** Provided records follows **

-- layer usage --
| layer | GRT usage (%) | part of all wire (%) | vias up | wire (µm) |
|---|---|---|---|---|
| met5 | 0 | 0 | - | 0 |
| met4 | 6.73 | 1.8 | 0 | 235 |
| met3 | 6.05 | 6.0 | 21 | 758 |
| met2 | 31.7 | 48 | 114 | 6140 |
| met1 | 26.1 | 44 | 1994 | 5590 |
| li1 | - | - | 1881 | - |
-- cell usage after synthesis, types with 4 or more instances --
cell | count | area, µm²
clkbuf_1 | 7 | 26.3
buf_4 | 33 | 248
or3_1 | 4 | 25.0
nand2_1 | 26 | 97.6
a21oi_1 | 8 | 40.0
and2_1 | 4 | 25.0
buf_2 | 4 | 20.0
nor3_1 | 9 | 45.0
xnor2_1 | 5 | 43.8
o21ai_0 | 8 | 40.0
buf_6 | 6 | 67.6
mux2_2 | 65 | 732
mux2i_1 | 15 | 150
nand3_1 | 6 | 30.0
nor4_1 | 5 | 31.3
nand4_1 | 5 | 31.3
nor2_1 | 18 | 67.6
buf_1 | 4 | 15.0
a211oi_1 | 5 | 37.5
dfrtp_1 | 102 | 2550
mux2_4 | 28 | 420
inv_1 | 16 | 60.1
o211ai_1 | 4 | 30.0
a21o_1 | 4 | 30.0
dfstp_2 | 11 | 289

** End of Provided records **

Make a list of all lines in the data that contain "usage".

-- layer usage --
| layer | GRT usage (%) | part of all wire (%) | vias up | wire (µm) |
-- cell usage after synthesis, types with 4 or more instances --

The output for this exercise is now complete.